This design comes from an exercise in tuning for a short achievable clock period and few clock cycles per item on the open sky130 flow, not from production work.
Function was checked by simulation only, so behaviour that the tests miss may differ from the original.
Power and IR drop assume default switching activity.

File: run.sh
#!/bin/bash
# synth_recipe.tcl (not shown) runs the flow's synth.tcl, then flattens the netlist and writes it again
# the make line also repeats each setting of config.mk as NAME=value (left out here)
make -C /OpenROAD-flow-scripts/flow DESIGN_CONFIG=/design/flow/config.mk WORK_HOME=/design/flow/orfs CLKGATE_MAP_FILE= SYNTH_SCRIPT=/design/flow/synth_recipe.tcl finish
File: design.v
module alu(op1,op2,alu_op,zero,result);
    parameter [3:0]ALUOP_AND        = 4'b0000,  
                   ALUOP_OR         = 4'b0001,  
                   ALUOP_ADD        = 4'b0010,  
                   ALUOP_SUB        = 4'b0110,  
                   ALUOP_LESS       = 4'b0100,  
                   ALUOP_SHIFTR     = 4'b1000,  
                   ALUOP_SHIFTL     = 4'b1001,  
                   ALUOP_AR_SHIFTR  = 4'b1010,  
                   ALUOP_XOR        = 4'b0101;  
    output zero;
    output reg[31:0]result;
    input [31:0] op1,op2;
    input [3:0]alu_op;
    always @(*) begin
        case (alu_op)
            ALUOP_AND:      result = op1 & op2;
            ALUOP_OR:       result = op1 | op2;
            ALUOP_ADD:      result = op1 + op2;
            ALUOP_SUB:      result = op1 - op2;
            ALUOP_LESS:     result = ($signed(op1) < $signed(op2)) ? 32'b1 : 32'b0;
            ALUOP_SHIFTR:   result = op1 >> op2[4:0];
            ALUOP_SHIFTL:   result = op1 << op2[4:0];
            ALUOP_AR_SHIFTR: result = $signed(op1) >>> op2[4:0];
            ALUOP_XOR:      result = op1 ^ op2;
            default:        result = 32'b0;
        endcase
    end    
    assign zero = (result == 0) ? 1'b1 : 1'b0;
endmodule
module regfile (clk,readReg1,readReg2,writeReg,writeData,write,readData1,readData2);
    parameter DATAWIDTH = 32;
    input clk,write;
    input[4:0] readReg1,readReg2,writeReg;
    input[DATAWIDTH-1:0] writeData;
    output reg[DATAWIDTH-1:0] readData1,readData2;
    reg[DATAWIDTH-1:0] registers [31:0]; 
    always @(posedge clk)
        begin
            if(write && readReg1 == writeReg)begin
                registers[writeReg] <= writeData;
                readData1 <= writeData;
                readData2 <= registers[readReg2];
            end
            else if(write && readReg2 == writeReg)begin
                registers[writeReg] <= writeData;
                readData1 <= registers[readReg1];
                readData2 <= writeData;
            end
            else if(write)begin
                registers[writeReg] <= writeData;
                readData1 <= registers[readReg1];
                readData2 <= registers[readReg2];
            end
            else begin
                readData1 <= registers[readReg1];
                readData2 <= registers[readReg2];
            end
        end
endmodule
module datapath (clk,rst,instr,PCSrc,ALUSrc,RegWrite,MemToReg,ALUCtrl,
                loadPC,PC,Zero,dAddress,dWriteData,dReadData,WriteBackData);
    parameter INITIAL_PC = 32'h00400000;
    parameter instr_Rtype = 7'b0110011,
              instr_Itype = 7'b0010011,
              instr_Stype = 7'b0100011,
              instr_Btype = 7'b1100011;
    input clk,rst,PCSrc,ALUSrc,RegWrite,MemToReg,loadPC;
    input[31:0] instr,dReadData;
    input[3:0] ALUCtrl;
    output Zero;
    output[31:0] dAddress,dWriteData,WriteBackData;
    output reg[31:0] PC;
    wire[4:0] rs1,rs2,rd;
    wire[6:0] opcode;
    wire[31:0] read_data1,read_data2,ext_imm,alu_result,op2_alu;
    wire[11:0] imm;
    wire[31:0] branch_offset;
    always@(posedge clk)begin
        if(rst)
            PC <= INITIAL_PC; 
        else if(loadPC && PCSrc)
            PC <= PC + branch_offset  ; 
        else if(loadPC)
            PC <= PC + 4;
    end
    assign opcode = instr[6:0];
    assign rd = instr[11:7];
    assign rs1 = instr[19:15];
    assign rs2 = instr[24:20];
    assign imm = (opcode == instr_Stype) ? {instr[31:25],instr[11:7]} :
                 (opcode == instr_Itype || opcode == 7'b0000011) ? instr[31:20] :
                 (opcode == instr_Btype) ? {instr[31],instr[7],instr[30:25],instr[11:8]}:
                 12'b0;
    assign ext_imm = {{20{imm[11]}}, imm};
    assign branch_offset = ext_imm << 1;
    regfile regfile(.clk(clk),
               .readReg1(rs1),
               .readReg2(rs2),
               .writeReg(rd),
               .writeData(WriteBackData),
               .write(RegWrite),
               .readData1(read_data1),
               .readData2(read_data2));
    assign op2_alu = (ALUSrc == 0) ? read_data2 : ext_imm;
    alu alu(.op1(read_data1),
           .op2(op2_alu),
           .alu_op(ALUCtrl),
           .zero(Zero),
           .result(alu_result));
    assign dAddress = alu_result;
    assign dWriteData = read_data2;
    assign WriteBackData = (MemToReg == 0) ? alu_result : dReadData;
endmodule
module top_proc(clk,rst,instr,dReadData,PC,dAddress,dWriteData,MemRead,MemWrite,WriteBackData,RegWrite);
    parameter INITIAL_PC = 32'h00400000;
    parameter IF = 3'b000,
              ID = 3'b001,
              EX = 3'b010,
              MEM = 3'b100,
              WB = 3'b101;
    reg[2:0] current_state,next_state; 
    input clk,rst;
    input[31:0] instr,dReadData;
    output MemRead,MemWrite,RegWrite;
    output[31:0] PC,dAddress,dWriteData,WriteBackData;
    reg loadPC,RegWrite,MemToReg,MemRead,MemWrite,PCSrc;
    wire[3:0] ALUCtrl;
    wire ALUSrc;
    wire[4:0] rs1,rs2,rd;
    wire[2:0] funct3;
    wire[6:0] funct7;
    wire[6:0] opcode;
    wire zero;
    always@(posedge clk) 
        begin : STATE_MEMORY
            if(rst)
                current_state <= IF;
            else
                current_state <= next_state;
        end
    always@(*)
        begin : NEXT_STATE_LOGIC
            case (current_state)
                IF : next_state = ID;
                ID : next_state = EX;
                EX : next_state = MEM;
                MEM : next_state = WB;
                WB : next_state = IF; 
                default : next_state = IF;
            endcase
        end
    always @(*) 
        begin : OUTPUT_LOGIC
            loadPC = 0;
            RegWrite = 0;
            MemToReg = 0;
            MemRead = 0;
            MemWrite = 0;
            PCSrc = 0;
            case (current_state)
                MEM :begin
                        if(opcode == 7'b0000011)
                            MemRead = 1;
                        else if(opcode == 7'b0100011)
                            MemWrite = 1;
                        PCSrc =  (opcode == 7'b1100011 && funct3 == 3'b000 && zero == 1'b1) ? 1'b1:
                                  1'b0;
                     end 
                WB :begin 
                        loadPC = 1;
                        if(!(opcode == 7'b0100011 && funct3 == 3'b010)&&
                           !(opcode == 7'b1100011 && funct3 == 3'b000))
                                RegWrite = 1;
                        if(opcode == 7'b0000011 && funct3 == 3'b010)
                            MemToReg = 1;
                        PCSrc =  (opcode == 7'b1100011 && funct3 == 3'b000 && zero == 1'b1) ? 1'b1:
                                  1'b0;
                    end
                default : ;
            endcase
        end
    assign opcode = instr[6:0];
    assign rd = instr[11:7];
    assign funct3 = instr[14:12];
    assign rs1 = instr[19:15];
    assign rs2 = instr[24:20];
    assign funct7 = instr[31:25];
    assign ALUCtrl = (funct3 == 3'b111 && 
                     (opcode == 7'b0010011 || (opcode == 7'b0110011 && funct7 == 7'b0000000))) ? 4'b0000:  
                     (funct3 == 3'b110 &&
                     (opcode == 7'b0010011 || (opcode == 7'b0110011 && funct7 == 7'b0000000))) ? 4'b0001:  
                     (funct3 == 3'b000 &&  
                     (opcode == 7'b0010011 || (opcode == 7'b0110011 && funct7 == 7'b0000000))) ? 4'b0010:  
                     (funct3 == 3'b000 &&
                     (opcode == 7'b1100011 || (opcode == 7'b0110011 && funct7 == 7'b0100000))) ? 4'b0110:  
                     (funct3 == 3'b010 &&
                     (opcode == 7'b0010011 || (opcode == 7'b0110011 && funct7 == 7'b0000000))) ? 4'b0100:  
                     (funct3 == 3'b101 && funct7 == 7'b0000000 &&
                     (opcode == 7'b0010011 || opcode == 7'b0110011)) ? 4'b1000:  
                     (funct3 == 3'b001 && funct7 == 7'b0000000 &&
                     (opcode == 7'b0010011 || opcode == 7'b0110011)) ? 4'b1001:  
                     (funct3 == 3'b101 && funct7 == 7'b0100000 &&
                     (opcode == 7'b0010011 || opcode == 7'b0110011)) ? 4'b1010:  
                     (funct3 == 3'b100  &&
                     (opcode == 7'b0010011 || (opcode == 7'b0110011 && funct7 == 7'b0000000))) ? 4'b0101:  
                     (funct3 == 3'b010 &&
                     (opcode == 7'b0000011 || opcode == 7'b0100011)) ? 4'b0010:  
                     4'b1111;
    assign ALUSrc = (opcode == 7'b0000011 ||
                     opcode == 7'b0100011 ||
                     opcode == 7'b0010011) ? 1'b1:
                    1'b0;
    datapath #(INITIAL_PC) datapath (
                .clk(clk),
                .rst(rst),
                .instr(instr),
                .PCSrc(PCSrc),
                .ALUSrc(ALUSrc),
                .RegWrite(RegWrite),
                .MemToReg(MemToReg),
                .ALUCtrl(ALUCtrl),
                .loadPC(loadPC),
                .PC(PC),
                .Zero(zero),
                .dAddress(dAddress),
                .dReadData(dReadData),
                .dWriteData(dWriteData),
                .WriteBackData(WriteBackData));
endmodule
File: constraint.sdc
create_clock -name core_clock -period 12.0 [get_ports {clk}]
set_input_delay 2.4000 -clock core_clock [delete_from_list [all_inputs] [get_ports {clk}]]
set_output_delay 2.4000 -clock core_clock [all_outputs]
set_load 0.01 [all_outputs]
File: config.mk
export PLATFORM = sky130hd
export DESIGN_NAME = top_proc
export DESIGN_NICKNAME = top_proc
export VERILOG_FILES = /design/flow/design.v
export SDC_FILE = /design/flow/constraint.sdc
export NUM_CORES = 4
export LEC_CHECK = 0
export CAP_MARGIN = 20
export CORE_MARGIN = 2
export CORE_UTILIZATION = 40
export SLEW_MARGIN = 20
==> run_results.csv <==
group,metric,value,unit
timing,max_slew_margin,0.144,
worst_setup_path,worstPathRequired,9.60,ns
drt,drtPass1Iterations,10,
worst_setup_path,r2r_slack,2.66,ns
timing,setup_viol,0,
yosys,syn_area,0.0652,mm²
yosys,synth_edf_count,1024,
pwr,power_leakage,26.2,nW
yosys,syn-num-nets,5279,
pwr,power_density,134,mW/mm²
drt,vias,51600,
floorplanning,start_util,0.402,
clock_tree,cts_hold_buf,0,
clock_tree,cts_root_buf,"clkbuf_16",
floorplanning,dieArea,0.166,mm²
global_routing,grt_pass1_vias,49800,
pwr,power,9.89,mW
drt,drcViolationCount,0,
timing,fin_skew,0.0558,ns
global_routing,grt-ovfl-total,0,
yosys,synth.avg_cell_area,12.8,µm²
timing,hold_violations,0,
timing,fmax,84.4,MHz
global_routing,grt_start_max_net_pins,83,
hold_path,holdCritPathClass,"reg -> reg",
final_layout,fin_util,0.455,
yosys,ys.flop_type,"edfxtp_1",
place,dp_hpwl,188000,µm
final_layout,instances_no_fill,7500,
floorplanning,num_rows,148,
worst_setup_path,worstPathMaxFanout,19,
timing,final_max_slew_viol_count,0,
worst_setup_path,worstSetupStartpointType,"input port",
place,gp_congestion,1.06,
global_routing,grtUsageTotal,0.327,
status,outcome,"complete, no violations",
clock_tree,post_cts_buffers,0,
timing,rsz0062_at_grt,"no",
timing,fin_crit_sh,0.988,
floorplanning,die_h,408,µm
yosys,yosys_register_bits,1095,
final_layout,layout_common_cells,"edfxtp_1 (1024), mux4_2 (437), mux2i_1 (425)",
place,portBuffers,195,
drt,route.final.wire_length,279000,µm
drt,avgRoutedWirePerCell,37.2,µm
floorplanning,die_x,408,µm
timing,finalSetupTns,0,ns
yosys,synthArstFlopShare,0,
clock_tree,clock_sinks,1095,
floorplanning,fp.coreArea,0.162,mm²
final_layout,fin_nets,5426,
global_routing,grt_pass1_wl,388000,µm
clock_tree,numCtsBuffers,108,
timing,fin_crit,11.85,ns
clock_tree,h-tree-depth,3,
worst_setup_path,cp.arrival,9.45,ns
place,place_area,0.0702,mm²
clock_tree,clockBufferDepth,3,
worst_setup_path,endpoint_kind,"output port",
drt,first_iter_violations,8411,
clock_tree,clk_pin_slew_worst_paths,0.07,ns
worst_setup_path,timing_worst_setup_path_type,"in -> out",
clock_tree,cts_tree,"done",
timing,worst_pin_slew,1.28,ns
final_layout,final_common_cell,"edfxtp_1",
yosys,ys_seq_area_frac,0.494,
global_routing,antenna_found_initial,7,
drt,drtAntennaViolNets,0,
yosys,ys_types,108,
yosys,syn_inst,5084,
drt,viasPerCell,6.88,
place,dp.cells,7296,
yosys,yosys_warnings,4,
floorplanning,ios,197,
pwr,peakVddDrop,0.000115,V
job,cap_violations,0,
final_layout,stdcell_area,0.0738,mm²
final_layout,final_layout_size_suffix_gt1_frac,0.191,
final_layout,area.growth.synth_to_final,13.2,%
clock_tree,clock_latency,0.77,ns
-- cell families (layout without fill, tap and decap cells) --
group,count (synthesis),after routing,share of synthesized area
multiplexers,899,899,0.223
other,1,5,0.0000575
adder cells (fa/ha/maj),131,131,0.0254
AND/OR/NAND/NOR,1233,1233,0.0929
XOR/XNOR,50,50,0.00672
buffers and inverters,516,753,0.0358
AO/OA/AOI/OAI,1159,1159,0.123
flip-flops,1095,1095,0.494
-- power by group --
group / internal (mW) / switching (mW)
Sequential: 4.29 / 0.0537
Combinational: 0.693 / 1.38
Clock: 1.96 / 1.51
Total: 6.95 / 2.95
-- metrics by stage --
stage | hold slack, ns | worst slack (ns)
2_1_floorplan | 0.471 | 0.872
3_3_place_gp | 0.493 | 0.335
3_5_place_dp | 0.504 | 0.170
4_1_cts | 0.513 | 0.145
5_1_grt | 0.561 | 0.0269
6_report | 0.513 | 0.146
-- critical path: stages --
cell and delay, ns:
clkdlybuf4s50_1 0.47, nand4bb_1 0.54, nor3_4 0.58, buf_4 0.32, and2_1 0.24, buf_4 0.33
a21oi_1 0.14, ha_1 0.46, inv_1 0.14, nor2_1 0.22, nand2_1 0.12, or4_1 0.45
a211oi_1 0.64, o31ai_1 0.25, a31oi_1 0.24, a221oi_1 0.12, o21ai_0 0.35, nor2_1 0.12
nor2_2 0.63, clkdlybuf4s50_1 0.68
-- flip-flops by register name, indices dropped and copies added, names as in the netlist, named ones only --
| register | cells |
|---|---|
| datapath.PC | 31 |
| current_state | 3 |
| datapath.regfile.registers | 1024 |
| datapath.regfile.readData2 | 32 |
-- Yosys cell counts, drive strengths merged (12+ instances only) --
master	n	area share
o31ai	22	0.0025
mux2i	427	0.066
nor2	368	0.021
nand3	151	0.012
o2111ai	18	0.0024
o21a	15	0.0017
and3	38	0.0036
mux2	35	0.0060
nand2	283	0.016
nor2b	32	0.0031
inv	127	0.0073
o21bai	17	0.0020
xnor2	37	0.0050
dfxtp	71	0.022
o21ai	187	0.014
a21o	66	0.0076
mux4	437	0.15
and2	25	0.0024
o211ai	52	0.0060
nand4	39	0.0039
a21oi	201	0.015
xor2	13	0.0017
nand2b	34	0.0033
a221o	14	0.0022
a2111oi	16	0.0023
a22oi	138	0.016
or2	21	0.0020
nor3b	12	0.0015
a221oi	26	0.0040
ha	126	0.024
o22ai	103	0.010
a31oi	56	0.0055
edfxtp	1024	0.47
buf	187	0.017
a22o	32	0.0043
o311ai	14	0.0019
nor4	45	0.0049
clkbuf	201	0.012
or3	25	0.0024
a211o	12	0.0016
a211oi	47	0.0056
o221ai	28	0.0038
nor3	91	0.0070
-- layout make-up --
type                            count  area [µm²]
Fill cell                       14500       88400
Sequential cell                  1095       32200
Multi-Input combinational cell   3473       31100
Timing Repair Buffer              425        3700
Clock buffer                      137        2930
Tap cell                         2175        2720
Clock inverter                     63         641
Inverter                          128         480
Antenna cell                        4        10.0
-- what timing repair did --
action,CTS,global route
endpoints found under the hold margin,0,0
endpoints found under the setup margin,0,5
gates resized for setup,0,1
-- metal layers --
layer | part of all wire | vias to the layer above | GRT usage
met5 | 0.000086 | - | 0
met4 | 0.069 | 4 | 0.189
met3 | 0.12 | 879 | 0.0876
met2 | 0.44 | 3849 | 0.499
met1 | 0.37 | 26100 | 0.421
li1 | - | 20800 | -
-- path summary, 6_finish.rpt --
check                                         end             start  cells past startpoint
worst max-delay path            WriteBackData[27]          instr[2]                     20
worst min-delay path             current_state[1]  current_state[2]                      1
worst max register to register    datapath.PC[24]              flop                     26
worst min register to register   current_state[1]  current_state[2]                      1
Testbench counts, summed over its fixed seeds: cycles 125,162, instrs 25,042.

-- what the ideal ports hide --
How much do the figures lean on ideal ports? The routed layout below was timed once more, with nothing changed but the port constraints.
Step 1 sets driving cells, clkbuf_16 on the clock port and buf_2 on the other inputs (assumed; they add their load-dependent delay and slew).
Step 2 times the ports against the registers' clock, not the clock port: input delays grow and output delays shrink by t, the midpoint of the rising clock arrivals with the driver on.
Slacks: no drivers / after step 1 / after step 2; pairs: no drivers / after step 1.
t (ns): 0.824
slack for setup (ns): 0.146 / 0.125 / 0.125
hold slack, ns: 0.513 / 0.513 / 0.513
worst setup path after step 2: input to output
After both steps setup and hold are still met in this run. The setup slack of this run moves by -0.021 ns with the drivers and by -0.021 ns with both steps.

* [Activity] Write out every line from the data above that includes "under".

* [Final answer]
endpoints found under the hold margin,0,0
endpoints found under the setup margin,0,5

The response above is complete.